Nigeria Making Progress Against Diseases of Poverty

Photo: This Day
Conflict, poverty is a curse.
12 February 2019

Nigeria continues to suffer Africa's biggest burden of Neglected Tropical Diseases, NTDs, otherwise known as diseases of poverty, despite improving treatment coverage of the diseases between 2015 and 2017.

According to a new table ranking, Nigeria improved its average score for treatment against the five most common NTDs (calculated via a statistical tool called the geometric mean, which is commonly used in social sciences) between 2015 and 2017 from 15 to 60.

In the league table drawn up from the coverage results, Nigeria ranked 23rd out of 49 countries endemic for NTDs.

With this development, Nigeria moved from the World Health Organisation, WHO, category of "not on track" to "making progress but more work needs to be done".

The league table ranks the countries according to their performance in reaching everyone in need with the necessary treatment, across the five most common NTDs in Africa that are amenable to mass treatment. The countries treating the highest proportion of those in need across all five diseases rank highest in the table.

An Index score is calculated based on the average of treatment coverage across the five most common NTDs sometimes known as the "preventable chemotherapy" diseases, that can be treated by mass drug administration.

The NTDs are known as 'diseases of poverty' because they thrive in communities without clean water and with inadequate sewerage systems.

They trap people in a cycle of extreme difficulties including not being able to go to school or work.

The five most common NTDs amenable to mass treatment are: blinding trachoma; intestinal worms; the mosquito-borne filariasis (elephantiasis); snail-borne bilharzia; and river blindness.

All five NTDs can be prevented or treated with medicines that are donated to endemic countries by pharmaceutical companies.

"We have the largest burden of NTDs in Africa because we have the largest population on the continent - nearly 200 million people," said Nigeria's National Coordinator of NTDs in the Federal Ministry of Health, Dr Chukwuma Anyaike.

"We have achieved 100 percent mapping of the five preventable chemotherapy NTDs throughout the country, which is the first step towards elimination", Dr Anyaike added.

"But we do not have 100 percent geographic treatment coverage in terms of mass drug administration", the National Coordinator continued.

"Lymphatic filariasis (elephantiasis) is a particularly difficult challenge for us because it is endemic in large parts of the country - in fact in 583 of the 774 Local Government Areas.

"Out of the 583 endemic Local Government Areas", Anyaike concluded "we have coverage gaps in 37 of them. We are looking for partners and funders to help fill the gaps in coverage of this disease".

NTDs rarely make headline news because they tend to afflict the poorest and most marginalised communities. The diseases were once prevalent throughout the world, including in western countries.

However, they are now almost exclusively endemic in developing nations, causing disability and stigma and even death.

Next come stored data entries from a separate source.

[src/rtl/alu_pkg.sv]
// Shared ALU counting-op definitions: generator FSM states and the count-width helper.
package alu_pkg;

    typedef enum logic [1:0] {
        IDLE = 2'd0,
        FILL = 2'd1,
        DONE = 2'd2
    } gen_state_t;

    // Width needed to hold any count 0..bits inclusive.
    function automatic int cw_of(input int bits);
        return $clog2(bits + 1);
    endfunction

endpackage

[src/rtl/generator_jedynek_if.sv]
// Request/response bundle for the ones generator.
// o_mismatch exists only when GENERATOR_JEDYNEK_CHECK_EN is defined.
interface generator_jedynek_if #(
    parameter int BITS = 8
) ();
    localparam int CW = alu_pkg::cw_of(BITS);

    logic            i_start;
    logic [CW-1:0]   i_count;
    logic [BITS-1:0] o_result;
    logic            o_busy;
    logic            o_valid;
    logic            o_error;
`ifdef GENERATOR_JEDYNEK_CHECK_EN
    logic            o_mismatch;
`endif

    modport master (
        output i_start, i_count,
`ifdef GENERATOR_JEDYNEK_CHECK_EN
        input  o_mismatch,
`endif
        input  o_result, o_busy, o_valid, o_error
    );

    modport slave (
        input  i_start, i_count,
`ifdef GENERATOR_JEDYNEK_CHECK_EN
        output o_mismatch,
`endif
        output o_result, o_busy, o_valid, o_error
    );

endinterface

[src/rtl/generator_jedynek_licz_jedynki.sv]
// Combinational popcount; also usable by the ALU count operation.
module licz_jedynki
    import alu_pkg::*;
#(
    parameter int BITS = 8,
    parameter int CW   = cw_of(BITS)
) (
    input  logic [BITS-1:0] word,
    output logic [CW-1:0]   count
);

    always_comb begin
        count = '0;
        for (int i = 0; i < BITS; i++) begin
            count = count + CW'(word[i]);
        end
    end

endmodule

[src/rtl/generator_jedynek.sv]
// Builds a BITS-wide thermometer word with N ones, one bit per clock.
// Optional self-check (o_mismatch + thermometer assertion): GENERATOR_JEDYNEK_CHECK_EN.
module generator_jedynek
    import alu_pkg::*;
#(
    parameter int BITS = 8
) (
    input logic               i_clk,
    input logic               i_rsn,
    generator_jedynek_if.slave bus
);

    localparam int              CW     = cw_of(BITS);
    localparam logic [CW-1:0]   BITS_C = CW'(BITS);

    gen_state_t      state, state_nx;
    logic [CW-1:0]   remaining;
    logic [CW-1:0]   cnt_sat;
    logic            over;
    logic [BITS-1:0] result;
    logic            error;

    // Requests above BITS saturate to a full word and raise the error flag.
    assign over    = (bus.i_count > BITS_C);
    assign cnt_sat = over ? BITS_C : bus.i_count;

    always_ff @(posedge i_clk) begin
        if (!i_rsn) begin
            state <= IDLE;
        end else begin
            state <= state_nx;
        end
    end

    always_comb begin
        state_nx = state;
        case (state)
            IDLE: begin
                if (bus.i_start) begin
                    state_nx = (cnt_sat == '0) ? DONE : FILL;
                end
            end
            FILL: begin
                if (remaining == CW'(1)) begin
                    state_nx = DONE;
                end
            end
            DONE:    state_nx = IDLE;
            default: state_nx = IDLE;
        endcase
    end

    always_ff @(posedge i_clk) begin
        if (!i_rsn) begin
            result    <= '0;
            error     <= 1'b0;
            remaining <= '0;
        end else begin
            case (state)
                IDLE: begin
                    if (bus.i_start) begin
                        result    <= '0;
                        error     <= over;
                        remaining <= cnt_sat;
                    end
                end
                FILL: begin
                    result    <= {result[BITS-2:0], 1'b1};
                    remaining <= remaining - CW'(1);
                end
                default: ;
            endcase
        end
    end

    assign bus.o_result = result;
    assign bus.o_busy   = (state == FILL);
    assign bus.o_valid  = (state == DONE);
    assign bus.o_error  = error;

`ifdef GENERATOR_JEDYNEK_CHECK_EN
    logic [CW-1:0] cnt_lat;
    logic [CW-1:0] pop;

    always_ff @(posedge i_clk) begin
        if (!i_rsn) begin
            cnt_lat <= '0;
        end else if (state == IDLE && bus.i_start) begin
            cnt_lat <= cnt_sat;
        end
    end

    // Popcount looks at the port value so a disturbed output is caught.
    licz_jedynki #(.BITS(BITS), .CW(CW)) u_licz (
        .word  (bus.o_result),
        .count (pop)
    );

    assign bus.o_mismatch = (state == DONE) && (pop != cnt_lat);

    always_ff @(posedge i_clk) begin
        if (i_rsn) begin
            assert ((bus.o_result & (bus.o_result + BITS'(1))) == '0)
                else $error("o_result not a thermometer code: %h", bus.o_result);
        end
    end
`endif

endmodule

[src/flat_wrapper.sv]
// flat-port wrapper written by rule: the top's interface ports become plain ports
module generator_jedynek_flat import alu_pkg::*;
#(
    parameter int BITS = 8
)
  (i_clk, i_rsn, bus_i_start, bus_i_count, bus_o_result, bus_o_busy, bus_o_valid, bus_o_error);
  generator_jedynek_if #(.BITS(BITS)) bus_i ();
  input logic i_clk;
  input logic i_rsn;
  input wire logic [$bits(bus_i.i_start)-1:0] bus_i_start;
  input wire logic [$bits(bus_i.i_count)-1:0] bus_i_count;
  output wire logic [$bits(bus_i.o_result)-1:0] bus_o_result;
  output wire logic [$bits(bus_i.o_busy)-1:0] bus_o_busy;
  output wire logic [$bits(bus_i.o_valid)-1:0] bus_o_valid;
  output wire logic [$bits(bus_i.o_error)-1:0] bus_o_error;
  assign bus_i.i_start = bus_i_start;
  assign bus_i.i_count = bus_i_count;
  assign bus_o_result = bus_i.o_result;
  assign bus_o_busy = bus_i.o_busy;
  assign bus_o_valid = bus_i.o_valid;
  assign bus_o_error = bus_i.o_error;
  generator_jedynek #(.BITS(BITS)) u_core (.i_clk(i_clk), .i_rsn(i_rsn), .bus(bus_i));
endmodule
[config.mk]
export PLATFORM = sky130hd
export DESIGN_NAME = generator_jedynek_flat
export DESIGN_NICKNAME = d
export VERILOG_FILES = /design/src/rtl/alu_pkg.sv /design/src/rtl/generator_jedynek_if.sv /design/src/rtl/generator_jedynek_licz_jedynki.sv /design/src/rtl/generator_jedynek.sv /design/src/flat_wrapper.sv
export SDC_FILE = /design/constraint.sdc
export NUM_CORES = 1
export LEC_CHECK = 0
export ABC_CLOCK_PERIOD_IN_PS = 2000
export CAP_MARGIN = 15
export CORE_MARGIN = 3
export CORE_UTILIZATION = 50
export DETAILED_ROUTE_END_ITERATION = 10
export DONT_BUFFER_PORTS = 1
export SETUP_SLACK_MARGIN = 0.1
export SYNTH_ARGS = -nofsm -noshare
export SYNTH_HDL_FRONTEND = slang
export SYNTH_HIERARCHICAL = 1
export SYNTH_SLANG_ARGS = --single-unit
[constraint.sdc]
create_clock -name i_clk -period 2 [get_ports i_clk]
set_clock_uncertainty 0.05 [all_clocks]
set_input_delay 0.1 -clock i_clk [delete_from_list [all_inputs] [get_ports i_clk]]
set_output_delay 0.1 -clock i_clk [all_outputs]
set_load 0.005 [all_outputs]
==> Yosys cells after proc, flatten, opt, wreduce, memory -nomap -nowiden <==
Cells that the tools add are included.
{ "word_totals": {"out_inout_bits": 11, "reg_bits": 15, "input_bits": 7, "word_cells": 26} }
{ "classes": {"muxes": 9, "addsub": 1, "order_cmp": 1, "n_reduce_logical": 6, "eq_ne": 5} }
{ "ops": {"columns": ["op", "n"], "rows": [
  ["$pmux W8 S2", 1],
  ["$mux W4", 2],
  ["$mux W8", 1],
  ["$pmux W4 S2", 1],
  ["$mux W2", 3],
  ["$reduce_and A2 Y1", 3],
  ["$eq A4 B1 Y1 const B", 1],
  ["$gt A4 B4 Y1 const B", 1],
  ["$logic_not A4 Y1", 1],
  ["$pmux W2 S2", 1],
  ["$sub A4 B1 Y4 const B", 1],
  ["$eq A2 B1 Y1 const B", 1],
  ["$eq A2 B2 Y1 const B", 1],
  ["$logic_not A2 Y1", 1],
  ["$ne A2 B1 Y1 const B", 1],
  ["$ne A2 B2 Y1 const B", 1],
  ["$reduce_bool A2 Y1", 1]
]} }

==> Longest topological paths before layout <==
{ "logic_depth": {"word_depth": 6, "depth_mapped": 5} }

==> Worst setup path before layout <==
Ideal clock, no wire load.
{ "synth_path": {"kind": "reg-to-reg", "start": "register u_core.remaining[2]", "end": "register u_core.remaining[3]", "required_time_ns": 1.875, "path_buffers": 0, "path_slack_ns": 0.909, "path_stages_with_launch": 5, "arrival_time_ns": 0.966, "period_less_slack_ns": 1.091, "cell_sequence": "dfxtp_1 > or3_4 > nor3_2 > a21oi_1 > o22ai_1"} }
{ "synth_via": {"elab_chain_len": 2} }
{ "synth_rtl": {"columns": ["item", "line_no", "rtl"], "rows": [
  ["start: declaration", "generator_jedynek.sv:17", "logic [CW-1:0] remaining;"],
  ["start signal: assignment", "generator_jedynek.sv:64", "remaining <= cnt_sat;"],
  ["start signal: assignment", "generator_jedynek.sv:69", "remaining <= remaining - CW'(1);"],
  ["$sub A4 B1 Y4", "generator_jedynek.sv:69", null],
  ["$pmux W4 S2", "generator_jedynek.sv:59", "case (state)"]
]} }
Every way passes these cells.
A chain may end at the register's enable or synchronous reset.

==> Final worst setup path <==
{ "layout_path": {"start": "input port bus_i_count[1]", "end": "register u_core.state[1]"} }
{ "layout_via": {"elab_chain_len": 6} }
{ "layout_rtl": {"columns": ["item", "line_no", "rtl"], "rows": [
  ["start: declaration", "flat_wrapper.sv:11", "input wire logic [$bits(bus_i.i_count)-1:0] bus_i_count;"],
  ["$gt A4 B4 Y1", "generator_jedynek.sv:24", "assign over = (bus.i_count > BITS_C);"],
  ["$mux W4 *", "generator_jedynek.sv:25", "assign cnt_sat = over ? BITS_C : bus.i_count;"],
  ["$logic_not A4 Y1 *", "generator_jedynek.sv:40", "state_nx = (cnt_sat == '0) ? DONE : FILL;"],
  ["$mux W2 *", "generator_jedynek.sv:40", null],
  ["$mux W2 *", "generator_jedynek.sv:39", "if (bus.i_start) begin"],
  ["$pmux W2 S2 *", "generator_jedynek.sv:37", "case (state)"],
  ["end signal: assignment", "generator_jedynek.sv:31", "state <= state_nx;"],
  ["end: declaration", "generator_jedynek.sv:16", "gen_state_t state, state_nx;"]
]} }
Mark *: on every way between the ends. The rest lies on a longest branch, timed or not. The select of a mux whose other input is x is not followed.

==> results.sh <==
export IMPL_status="finished, final reports clean"
export IMPL_rrSetupSlack_ns=0.66
export IMPL_synthArstFlopShare_pct=0
export IMPL_die_width_um=43.4
export IMPL_power_density_mw_per_mm2=788
export IMPL_io_pins=18
export IMPL_cts_buffer_depth=2
export IMPL_drv_cap=0
export IMPL_yosysSeqAreaShare_pct=42.9
export IMPL_clock_fmax_ghz=0.596
export IMPL_dpl_cell_area_um2=706
export IMPL_syn_inst=82
export IMPL_drt_iter0_markers=21
export IMPL_gr_total_overflow=0
export IMPL_clock_sinks=15
export IMPL_leakage_nw=0.286
export IMPL_finalHoldViolCount=0
export IMPL_synth_edff_count=0
export IMPL_wl_mm=1.40
export IMPL_remaining_drc_errors=0
export IMPL_critPathCapture="u_core/state[1]"
export IMPL_synthFlopType="dfxtp_1"
export IMPL_initial_core_util_pct=58.2
export IMPL_crit_required_ns=2.16
export IMPL_tritoncts="yes"
export IMPL_numCtsBuffers=3
export IMPL_clk_latency_ns=0.28
export IMPL_seq_area_um2=300
export IMPL_track_usage_pct=16.1
export IMPL_synth_most_common_cell="dfxtp_1"
export IMPL_cts_htree_levels=1
export IMPL_wl_per_cell_um=13.6
export IMPL_antenna_cells=0
export IMPL_endpoint_kind="flop"
export IMPL_syn_num_nets=91
export IMPL_multi_input_area_um2=365
export IMPL_synth_seq_cells=15
export IMPL_clock_root_buffer="clkbuf_4"
export IMPL_portBuffers=0
export IMPL_rsz0062_at_grt="no"
export IMPL_ir_drop_uv=667
export IMPL_path_max_fanout=3
export IMPL_r2r_end="u_core/remaining[3]"
export IMPL_vias=598
export IMPL_synthTopCellsByArea="dfxtp_1 43%, a22oi_1 7.5%, nor2b_1 7.2%"
export IMPL_synthTopCellsByCount="15 x dfxtp_1, 8 x a21oi_1, 8 x nor2b_1"
export IMPL_synth_distinct_cells=24
export IMPL_netlist_area_leader_share_pct=42.9
export IMPL_antenna_found_initial=0
export IMPL_drive_above_1_share_pct=10.1
export IMPL_place_hpwl_um=986
export IMPL_fillers=113
export IMPL_min_path_type="input port to flop"
export IMPL_ant_nets=0
export IMPL_tightest_slew_ns=0.444
export IMPL_synth_top_area_cell="dfxtp_1"
export IMPL_path_clk_slew_ns=0.08
export IMPL_num_rows=12
export IMPL_fp_dieArea_mm2=0.00188
export IMPL_setup_viol_count_final=0
export IMPL_rr_worst_depth=4
export IMPL_finalInstanceArea_um2=783
export IMPL_dr_pass1_iters=5
export IMPL_relSlewSlack_pct=70.4
export IMPL_critPathKind="input port to flop"
export IMPL_via_per_inst=5.81
export IMPL_core_area_mm2=0.00120
export IMPL_slew_viol_final=0
export IMPL_fin_crit_ns=1.68
export IMPL_power_mw=0.617
export IMPL_gp_congestion=0.780
export IMPL_crit_path_start="bus_i_count[1]"
export IMPL_grt_pass1_vias=548
export IMPL_reg2reg_from="u_core/state[0]"
export IMPL_netlist_area_um2=699
export IMPL_fin_crit_sh_pct=83.8
export IMPL_startpoint_type="input port"
export IMPL_ys_warnings_count=6
export IMPL_setup_tns_final_ns=0
export IMPL_grt_max_degree=16
export IMPL_worstPathArrival_ns=1.83
export IMPL_avgSynthCellArea_um2=8.53
export IMPL_syn_to_final_growth_pct=12.0
export IMPL_post_cts_buffers=0
export IMPL_finalNetCount=99
export IMPL_die_y_um=43.4
export IMPL_grt_pass1_wl_mm=2.30
==> stage by stage <==
step | setup WS, ns | hold slack (ns) | std cells | utilization, %
final | 0.323 | 0.0676 | 103 | 65.2
after global routing | 0.217 | 0.0803 | 103 | 65.2
after CTS | 0.350 | 0.0578 | 103 | 65.2
after detailed placement | 0.716 | 0.174 | 94 | 58.8
after global placement | 0.707 | 0.171 | 94 | 58.8
after floorplan | 0.909 | 0.178 | 82 | -
==> report_power, final <==
| group | switching (mW) | internal [mW] |
|---|---|---|
| sequential | 0.0250 | 0.317 |
| clock | 0.0885 | 0.0741 |
| combinational | 0.0619 | 0.0509 |
| total | 0.175 | 0.442 |
==> cells by family after synthesis <==
logic type | after synthesis | synth area share [%]
AOI/OAI and AO/OA | 28 | 24.9
DFF | 15 | 42.9
adders and majority gates | 2 | 3.58
and+or+nand+nor | 29 | 23.8
buffers and inverters | 8 | 4.83
==> registers in the layout, summed over array words and instances (netlist names) <==
signal	cells
u_core/bus.o_result	8
u_core/remaining	4
u_core/state	2
u_core/bus.o_error	1
==> worst min path at each step <==
stage	slack, ns	cells after the start	start	end
2_1_floorplan	0.18	1	i_rsn	u_core/bus.o_result[7]
3_3_place_gp	0.17	1	i_rsn	u_core/state[0]
3_5_place_dp	0.17	1	i_rsn	u_core/state[0]
4_1_cts	0.06	3	bus_i_start	u_core/remaining[0]
5_1_grt	0.08	3	bus_i_count[0]	u_core/state[0]
6_report	0.07	3	bus_i_start	u_core/remaining[0]
==> layout make-up <==
class                      instances  share of cell area (%)
timing repair buffer               5                    6.39
clock inverter                     1                   0.639
sequential                        15                    38.3
tap                               14                    2.24
multi-input combinational         59                    46.6
clock buffer                       3                    2.88
inverter                           6                    2.88
==> layout by cell type (no fill, tap or decap), drive strengths merged <==
cell          n
dfxtp        15
nor2b         8
a21oi         8
o21ai         8
nor2          7
a22oi         7
inv           6
dlygate4sd3   5
nand2         4
nor3          4
clkbuf        3
nand2b        3
nor4          2
ha            2
clkinv        1
o21a          1
o31ai         1
or3           1
o22ai         1
o311ai        1
a21boi        1
==> per-layer routing <==
metal  up-vias  part of all wire [%]  track usage, %
li1        306                     -               -
met1       274                    48            20.9
met2        18                    48            23.9
met3         0                   4.9            8.30
met4         0                     0            3.61
met5         -                     0               0
==> critical path: stages <==
cell and delay [ns]:
dlygate4sd3_1 0.55, nor4_1 0.35, dlygate4sd3_1 0.61, nor2_1 0.04
nor3_1 0.17
==> what timing repair did <==
| item | 4_1_cts | 5_1_grt |
|---|---|---|
| hold endpoints to repair | 15 | 0 |
| resized for setup | 0 | 0 |
| hold buffers | 5 | 0 |
No activity file was read; power rests on OpenSTA's default activity.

In 2015, world leaders adopted the sustainable development goals in which NTDs were specifically targetted.

Over the same period, the proportion of people receiving treatment has risen. In Sub-Sahara Africa alone, there were 630 million people in need of treatment for at least one NTD in 2015.

By 2017 this fell to 605 million - a drop of 25 million in just three years, showing that treatments for NTDs are effective.

The SDG target for NTDs, is to reduce the number of people in need of treatment by 90 percent by the end of 2030.

In 2015 the proportion of the 630 million people in need of treatment in Sub Sahara Africa who received it, was just over half, or 51 percent. By 2017 this proportion had risen - 68 percent of the 605 million people in need were getting the drugs they required.

The success is due, in large part, to the commitment and leadership of the WHO Regional Director for Africa, Dr Rebecca Matshidiso Moeti, who set up a dedicated project in the regional office called the Expanded Special Project for the Elimination of Neglected Tropical Diseases (ESPEN) which has been working with countries, providing technical and implementation support.